+++ INFORMATION GIVEN
===== src/rtl/shift_seq_ctrl_if.sv =====
// shift_seq_ctrl_if: command, shifter-control and result bundle for the shift sequencer
//   slave  : controller view (cmd_* in / cmd_ready out, sh_* out / sh_d_out in, res_* out / res_ready in)
//   master : environment view, directions mirrored
interface shift_seq_ctrl_if #(parameter int AMT_W = 3);
  logic             cmd_valid;
  logic             cmd_ready;
  logic [2:0]       cmd_op;
  logic [AMT_W-1:0] cmd_amt;
  logic [7:0]       cmd_data;
  logic [2:0]       sh_op;
  logic [1:0]       sh_shamt;
  logic [7:0]       sh_d_in;
  logic [7:0]       sh_d_out;
  logic             res_valid;
  logic             res_ready;
  logic [7:0]       res_data;
  logic             res_err;
  modport slave (
    input  cmd_valid, cmd_op, cmd_amt, cmd_data, sh_d_out, res_ready,
    output cmd_ready, sh_op, sh_shamt, sh_d_in, res_valid, res_data, res_err
  );
  modport master (
    output cmd_valid, cmd_op, cmd_amt, cmd_data, sh_d_out, res_ready,
    input  cmd_ready, sh_op, sh_shamt, sh_d_in, res_valid, res_data, res_err
  );
endinterface


===== src/rtl/shift_seq_ctrl.sv =====
// shift_seq_ctrl: sequences LOAD and bounded-shamt shift opcodes to an 8-bit shifter for arbitrary shift amounts
//   clk, reset : clock, synchronous active-high reset
//   bus.cmd_*  : command handshake (op, amount, data)
//   bus.sh_*   : shifter control (op, shamt, load data) and shifter register readback
//   bus.res_*  : result handshake (data, illegal-op flag)
//   Macro SHIFT_ZERO_SKIP_EN: stop shifting early once the shifter register reads zero
module shift_seq_ctrl #(
  parameter int MAX_STEP = 3,
  parameter int AMT_W    = 3
) (
  input logic             clk,
  input logic             reset,
  shift_seq_ctrl_if.slave bus
);
  localparam logic [2:0] OP_NOP = 3'b000;
  localparam logic [2:0] OP_LOAD = 3'b001;
  localparam logic [AMT_W-1:0] MAX = AMT_W'(MAX_STEP);
  typedef enum logic [1:0] {IDLE, LOAD, SHIFT, DONE} state_t;
  state_t state_q, state_d;
  logic [2:0] op_q, op_d;
  logic [AMT_W-1:0] rem_q, rem_d, step;
  logic [7:0] data_q, data_d;
  logic err_q, err_d, res_valid_q, res_valid_d, skip, take;
`ifdef SHIFT_ZERO_SKIP_EN
  assign skip = bus.sh_d_out == 8'h00;
`else
  assign skip = 1'b0;
`endif
  assign step = rem_q < MAX ? rem_q : MAX;
  assign take = res_valid_q && bus.res_ready;
  always_ff @(posedge clk) begin
    if (reset) begin
      state_q     <= IDLE;
      op_q        <= OP_NOP;
      rem_q       <= '0;
      data_q      <= 8'h00;
      err_q       <= 1'b0;
      res_valid_q <= 1'b0;
    end else begin
      state_q     <= state_d;
      op_q        <= op_d;
      rem_q       <= rem_d;
      data_q      <= data_d;
      err_q       <= err_d;
      res_valid_q <= res_valid_d;
    end
  end
  // res_valid rises one cycle after entering DONE so sh_d_out has settled under NOP
  always_comb begin
    state_d       = state_q;
    op_d          = op_q;
    rem_d         = rem_q;
    data_d        = data_q;
    err_d         = err_q;
    res_valid_d   = res_valid_q;
    bus.cmd_ready = 1'b0;
    bus.sh_op     = OP_NOP;
    bus.sh_shamt  = 2'd0;
    bus.sh_d_in   = 8'h00;
    case (state_q)
      IDLE: begin
        bus.cmd_ready = 1'b1;
        if (bus.cmd_valid) begin
          op_d    = bus.cmd_op;
          rem_d   = bus.cmd_amt;
          data_d  = bus.cmd_data;
          err_d   = !(bus.cmd_op inside {3'b010, 3'b011, 3'b100});
          state_d = LOAD;
        end
      end
      LOAD: begin
        bus.sh_op   = OP_LOAD;
        bus.sh_d_in = data_q;
        state_d     = (!err_q && rem_q != '0) ? SHIFT : DONE;
      end
      SHIFT: begin
        if (skip) state_d = DONE;
        else begin
          bus.sh_op    = op_q;
          bus.sh_shamt = step[1:0];
          rem_d        = rem_q - step;
          state_d      = rem_q <= MAX ? DONE : SHIFT;
        end
      end
      DONE: begin
        res_valid_d = !take;
        if (take) begin
          state_d = IDLE;
          err_d   = 1'b0;
        end
      end
      default: state_d = IDLE;
    endcase
  end
  assign bus.res_valid = res_valid_q;
  assign bus.res_err   = err_q;
  assign bus.res_data  = res_valid_q ? bus.sh_d_out : 8'h00;
endmodule


===== src/flat_wrapper.sv =====
// flat-port wrapper written by rule: the top's interface ports become plain ports
module shift_seq_ctrl_flat 
#(
  parameter int MAX_STEP = 3,
  parameter int AMT_W    = 3
)
  (clk, reset, bus_cmd_valid, bus_cmd_op, bus_cmd_amt, bus_cmd_data, bus_sh_d_out, bus_res_ready, bus_cmd_ready, bus_sh_op, bus_sh_shamt, bus_sh_d_in, bus_res_valid, bus_res_data, bus_res_err);
  shift_seq_ctrl_if #(.AMT_W(AMT_W)) bus_i ();
  input logic clk;
  input logic reset;
  input wire logic [$bits(bus_i.cmd_valid)-1:0] bus_cmd_valid;
  input wire logic [$bits(bus_i.cmd_op)-1:0] bus_cmd_op;
  input wire logic [$bits(bus_i.cmd_amt)-1:0] bus_cmd_amt;
  input wire logic [$bits(bus_i.cmd_data)-1:0] bus_cmd_data;
  input wire logic [$bits(bus_i.sh_d_out)-1:0] bus_sh_d_out;
  input wire logic [$bits(bus_i.res_ready)-1:0] bus_res_ready;
  output wire logic [$bits(bus_i.cmd_ready)-1:0] bus_cmd_ready;
  output wire logic [$bits(bus_i.sh_op)-1:0] bus_sh_op;
  output wire logic [$bits(bus_i.sh_shamt)-1:0] bus_sh_shamt;
  output wire logic [$bits(bus_i.sh_d_in)-1:0] bus_sh_d_in;
  output wire logic [$bits(bus_i.res_valid)-1:0] bus_res_valid;
  output wire logic [$bits(bus_i.res_data)-1:0] bus_res_data;
  output wire logic [$bits(bus_i.res_err)-1:0] bus_res_err;
  assign bus_i.cmd_valid = bus_cmd_valid;
  assign bus_i.cmd_op = bus_cmd_op;
  assign bus_i.cmd_amt = bus_cmd_amt;
  assign bus_i.cmd_data = bus_cmd_data;
  assign bus_i.sh_d_out = bus_sh_d_out;
  assign bus_i.res_ready = bus_res_ready;
  assign bus_cmd_ready = bus_i.cmd_ready;
  assign bus_sh_op = bus_i.sh_op;
  assign bus_sh_shamt = bus_i.sh_shamt;
  assign bus_sh_d_in = bus_i.sh_d_in;
  assign bus_res_valid = bus_i.res_valid;
  assign bus_res_data = bus_i.res_data;
  assign bus_res_err = bus_i.res_err;
  shift_seq_ctrl #(.MAX_STEP(MAX_STEP), .AMT_W(AMT_W)) u_core (.clk(clk), .reset(reset), .bus(bus_i));
endmodule

===== config.mk =====
export PLATFORM = sky130hd
export DESIGN_NAME = shift_seq_ctrl_flat
export DESIGN_NICKNAME = d
export VERILOG_FILES = /design/src/rtl/shift_seq_ctrl_if.sv /design/src/rtl/shift_seq_ctrl.sv /design/src/flat_wrapper.sv
export SDC_FILE = /design/constraint.sdc
export NUM_CORES = 1
export LEC_CHECK = 0
export BUFFER_PORTS_ARGS = -buffer_cell sky130_fd_sc_hd__clkbuf_2
export CAP_MARGIN = 20
export CORE_AREA = 8 8 67 69
export CTS_CLUSTER_DIAMETER = 30
export DETAILED_ROUTE_END_ITERATION = 16
export DIE_AREA = 0 0 75 77
export HOLD_SLACK_MARGIN = 0.03
export PLACE_DENSITY_LB_ADDON = 0.05
export SETUP_SLACK_MARGIN = 0.02
export SLEW_MARGIN = 30
export SYNTH_ARGS = -nofsm -noshare
export SYNTH_HDL_FRONTEND = slang
export SYNTH_SLANG_ARGS = --single-unit

===== constraint.sdc =====
create_clock -name clk -period 1.4 [get_ports clk]
set_clock_uncertainty 0.1 [all_clocks]
set_input_delay 0.28 -clock clk [delete_from_list [all_inputs] [get_ports clk]]
set_output_delay 0.28 -clock clk [all_outputs]
set_load 0.01 [all_outputs]

==> run_results.csv <==
group,metric,value,unit
run_status,status,"complete, but fails checks",
run_status,violations,"negative setup slack",
cells_and_area,layout-drive-gt1-share,55.6,%
sta,rsz0062_at_grt,"yes",
grt,grt_max_degree,14,
logic_synthesis,ys_ff_latch,18,
route,route.detailed.drc,0,
worst_setup_path,worstPathArrival,1760,ps
clock_tree,cts_num_sinks,18,
route,drtIter0Drc,54,
route,postRouteWirelength,3280,microns
placed_design,gp_congestion,0.759,
clock_tree,cts_buffers,3,
logic_synthesis,synth_edf_count,0,
sta,worstMarginPinSlew,222,ps
min_path,hold_path.startpoint,"bus_cmd_data[7]",
sta,fin_crit_sh,118,%
logic_synthesis,post_synth_num_cell_types,30,
logic_synthesis,yosys_warnings,0,
clock_tree,clockRootBuffer,"clkbuf_4",
worst_setup_path,cp-start-kind,"flip-flop",
clock_tree,clock_latency,300,ps
power_and_ir_drop,clock_power_share,11.1,%
cells_and_area,final_nets,228,
floorplanning,fp.dieH,77,microns
worst_setup_path,critPathRequiredTime,1510,ps
logic_synthesis,async_reset_ff_share,0,%
sta,max_clock_freq,604,MHz
placed_design,hpwl,2380,microns
worst_setup_path,ff2ff_setup_slack,-260,ps
worst_setup_path,slowest_stage,"dfxtp_4",
sta,maxSlewHeadroom,85.1,%
grt,grt_pass1_vias,1030,
worst_setup_path,cpMostUsedCell,"buf_6",
placed_design,place_area,1390,sq um
worst_setup_path,crit_start,"u_core.state_q[1]$_SDFFE_PP0P_",
min_path,hold_path.class,"primary input to flip-flop",
logic_synthesis,yosysSeqAreaShare,36.6,%
worst_setup_path,crit_fanout,6,
worst_setup_path,worstReg2RegEnd,"u_core.rem_q[2]$_SDFFE_PP0P_",
floorplanning,start_util,28.2,%
worst_setup_path,endpoint_kind,"flip-flop",
floorplanning,die_area,5780,sq um
logic_synthesis,yosys_most_used_dff,"dfxtp_1",
power_and_ir_drop,ir_drop,0.779,mV
cells_and_area,n_antenna_cell,0,
worst_setup_path,cp_num_cells,6,
floorplanning,io_pins,50,
placed_design,port_buffers,49,
clock_tree,clk_path_buf_depth,2,
sta,setup_viol,28,
route,num_vias,1097,
power_and_ir_drop,p_sw_share,38.4,%
power_and_ir_drop,p_seq_share,26.2,%
worst_setup_path,cp_cell_sequence,"buf_6 -> ha_4 -> buf_4 -> buf_6 -> mux2_4 -> a31o_4",
worst_setup_path,worstSetupPathType,"flip-flop to flip-flop",
flow_run,maxCapViolations,0,
worst_setup_path,reg2reg_from,"u_core.state_q[1]$_SDFFE_PP0P_",
logic_synthesis,syn_nets,160,
cells_and_area,utilization,49.2,%
power_and_ir_drop,power_switching,1.16,mW
worst_setup_path,max_stage_delay,380,ps
grt,antenna_found_initial,0,
cells_and_area,mostFrequentLayoutCell,"clkbuf_2",
power_and_ir_drop,power_frac_comb,62.8,%
floorplanning,die_x,75,microns
logic_synthesis,syn-instance-count,129,
route,routed_via_density,4.50,
logic_synthesis,synth_area,985,sq um
cells_and_area,fin_area,1720,sq um
sta,fin_crit,1660,ps
sta,finalSetupTns,-3820,ps
sta,slew_violations,0,
route,antenna_left,0,
worst_setup_path,path_buf_inv,3,
cells_and_area,final_cell_mix,"clkbuf_2 (40), nand2_1 (24), and2_1 (15)",
power_and_ir_drop,intPower,1.87,mW
route,drtPass1Iterations,5,
route,wl_per_cell,13.5,microns
worst_setup_path,r2r_cells,6,
worst_setup_path,crit_end,"u_core.rem_q[2]$_SDFFE_PP0P_",
placed_design,post-place-ws,-69.3,ps
power_and_ir_drop,power-per-cell-area,1760,nW/um^2
worst_setup_path,critPathTopFamily,"flip-flops",
clock_tree,clk_pin_slew,120,ps
grt,grt_overflow,0,
cells_and_area,area_growth_syn_to_layout,74.7,%
grt,grt_pass1_wl,4820,microns
floorplanning,coreArea,3500,sq um
floorplanning,row_count,22,
grt,gr-usage-all-layers,10.5,%
sta,fin_ws,-257,ps
clock_tree,htreeDepth,1,
logic_synthesis,synth.avg_cell_area,7.63,sq um
power_and_ir_drop,leakagePower,0.783,nW
clock_tree,cts_tree,"done",
sta,hold_viol,0,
++++++
• [INSTRUCTIONS TO FOLLOW]:
Beginning with the line that has "input wire logic [$bits(bus_i.res_ready)-1:0]" and ending with the line that has "assign bus_i.sh_d_out = bus_sh_d_out;", set down the lines above exactly and include no others.

• [WORKED SOLUTION]:
  input wire logic [$bits(bus_i.res_ready)-1:0] bus_res_ready;
  output wire logic [$bits(bus_i.cmd_ready)-1:0] bus_cmd_ready;
  output wire logic [$bits(bus_i.sh_op)-1:0] bus_sh_op;
  output wire logic [$bits(bus_i.sh_shamt)-1:0] bus_sh_shamt;
  output wire logic [$bits(bus_i.sh_d_in)-1:0] bus_sh_d_in;
  output wire logic [$bits(bus_i.res_valid)-1:0] bus_res_valid;
  output wire logic [$bits(bus_i.res_data)-1:0] bus_res_data;
  output wire logic [$bits(bus_i.res_err)-1:0] bus_res_err;
  assign bus_i.cmd_valid = bus_cmd_valid;
  assign bus_i.cmd_op = bus_cmd_op;
  assign bus_i.cmd_amt = bus_cmd_amt;
  assign bus_i.cmd_data = bus_cmd_data;
  assign bus_i.sh_d_out = bus_sh_d_out;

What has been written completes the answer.